URS000075BBC7_6087/2-77 AGCTATTTATATCATTACCAAATTGCACACTTAACATAACTGTTAAATGTGCAAACTGGTAATGAAATAAATACTG
URS0000D558DF_6087/1-76 TGCTATTTATATCATTACCAGTGTGCACATTTAACATTATTGTTAAATGTGCGAACTGGTAATGAAATAAATACTG
#=GC SS_cons            :::<<<<<<<-<<<<<<<<<<<<<<<<<<<<<<<<______>>>>>>>>>>>>>>>>>>>>>>>>->>>>>>>:::
#=GC RF                 uGCuauuuauAuCauuaCCaauuuGCaCauuuaaCaUuAuuGuuaaauGuGCaAACuGGuaauGaAauaaauaCUG
//

# STOCKHOLM 1.0
# Hydra vulgaris

#=GS NW_004171009.1/56862-56787 DE Hydra vulgaris strain 105 unplaced genomic scaffold, Hydra_RP_1.0 HYDRAscaffold_35197, whole genome shotgun sequence
#=GS NW_004170022.1/71698-71773 DE Hydra vulgaris strain 105 unplaced genomic scaffold, Hydra_RP_1.0 HYDRAscaffold_36186, whole genome shotgun sequence
#=GS NW_004170022.1/71773-71698 DE Hydra vulgaris strain 105 unplaced genomic scaffold, Hydra_RP_1.0 HYDRAscaffold_36186, whole genome shotgun sequence
#=GS NW_004171009.1/56787-56862 DE Hydra vulgaris strain 105 unplaced genomic scaffold, Hydra_RP_1.0 HYDRAscaffold_35197, whole genome shotgun sequence

NW_004171009.1/56862-56787 AGCUAUUUAUAUCAUUACCAAAUUGCACACUUAACAUAACUGUUAAAUGUGCAAACUGGUAAUGAAAUAAAUACUG
NW_004170022.1/71698-71773 UGCUAUUUAUAUCAUUACCAGUGUGCACAUUUAACAUUAUUGUUAAAUGUGCCAACUGGUAAUGAAAUAAAUACUG
NW_004170022.1/71773-71698 CAGUAUUUAUUUCAUUACCAGUUGGCACAUUUAACAAUAAUGUUAAAUGUGCACACUGGUAAUGAUAUAAAUAGCA
NW_004171009.1/56787-56862 CAGUAUUUAUUUCAUUACCAGUUUGCACAUUUAACAGUUAUGUUAAGUGUGCAAUUUGGUAAUGAUAUAAAUAGCU
#=GC SS_cons               :::<<<<<<<-<<<<<<<<<<<<<<<<<<<<<<<<______>>>>>>>>>>>>>>>>>>>>>>>>->>>>>>>:::
//

RF04010_test_Hydra_vulgaris.tar.gz

nawrockie commented 1 week ago

@cykim1029 : infernal's cmbuild program does not require the SS_cons annotation be in WUSS format. The dot parentheses notation will work just fine.

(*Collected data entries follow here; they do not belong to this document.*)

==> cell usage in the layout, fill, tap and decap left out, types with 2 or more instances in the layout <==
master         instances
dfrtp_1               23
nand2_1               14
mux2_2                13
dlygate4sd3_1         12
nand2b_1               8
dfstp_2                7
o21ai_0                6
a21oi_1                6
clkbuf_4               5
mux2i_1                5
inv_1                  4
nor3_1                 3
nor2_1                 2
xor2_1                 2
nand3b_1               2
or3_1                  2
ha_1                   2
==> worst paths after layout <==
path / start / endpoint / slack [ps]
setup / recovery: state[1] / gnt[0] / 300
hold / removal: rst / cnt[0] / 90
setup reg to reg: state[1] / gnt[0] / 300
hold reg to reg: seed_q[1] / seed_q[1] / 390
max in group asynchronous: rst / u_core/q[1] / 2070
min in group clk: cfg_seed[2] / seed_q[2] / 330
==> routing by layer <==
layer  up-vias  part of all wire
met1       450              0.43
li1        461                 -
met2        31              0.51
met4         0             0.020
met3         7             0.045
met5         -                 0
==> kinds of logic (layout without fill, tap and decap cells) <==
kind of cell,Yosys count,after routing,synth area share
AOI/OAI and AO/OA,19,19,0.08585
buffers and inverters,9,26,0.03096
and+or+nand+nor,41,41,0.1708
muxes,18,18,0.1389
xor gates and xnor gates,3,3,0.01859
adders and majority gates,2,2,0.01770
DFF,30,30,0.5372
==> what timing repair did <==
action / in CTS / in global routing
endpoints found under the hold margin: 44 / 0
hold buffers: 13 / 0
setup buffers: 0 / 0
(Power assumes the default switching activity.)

To build a CM starting with your clustal alignment, do the following steps:

  1. install infernal 1.1.5 (http://eddylab.org/infernal/)

  2. convert your clustal alignment to 'pfam' format (a special kind of stockholm format in which each sequence is on a single line - this will make it easier to add your SS_cons notation in step 3), by running the following command: infernal-1.1.5/easel/miniapps/esl-reformat pfam in.clustal > out.pfam

  3. Manually modify the out.pfam file in a text editor by adding your dot parantheses structure prediction from RNAalifold after the final sequence line (but before the // line) with the prefix #=GC SS_cons, like this: #=GC SS_cons ...((((...))))... And then save the file. You could also add the R-scape predicted structure here. It is not a big problem that this is different from the Rfam structure in the RF04010 test you performed. As @nancyontiveros wrote above, R-Scape may predict additional or different basepairs from what the Rfam structure has, this is because predicting the correct structure is a difficult problem and different approaches will yield slightly different results. Rfam uses structures from different sources and from a variety of prediction methods.

  4. Build a CM with the command: infernal-1.1.5/src/cmbuild -F my.cm out.pfam The output should indicate that there are N>0 basepairs in your model in the bps field.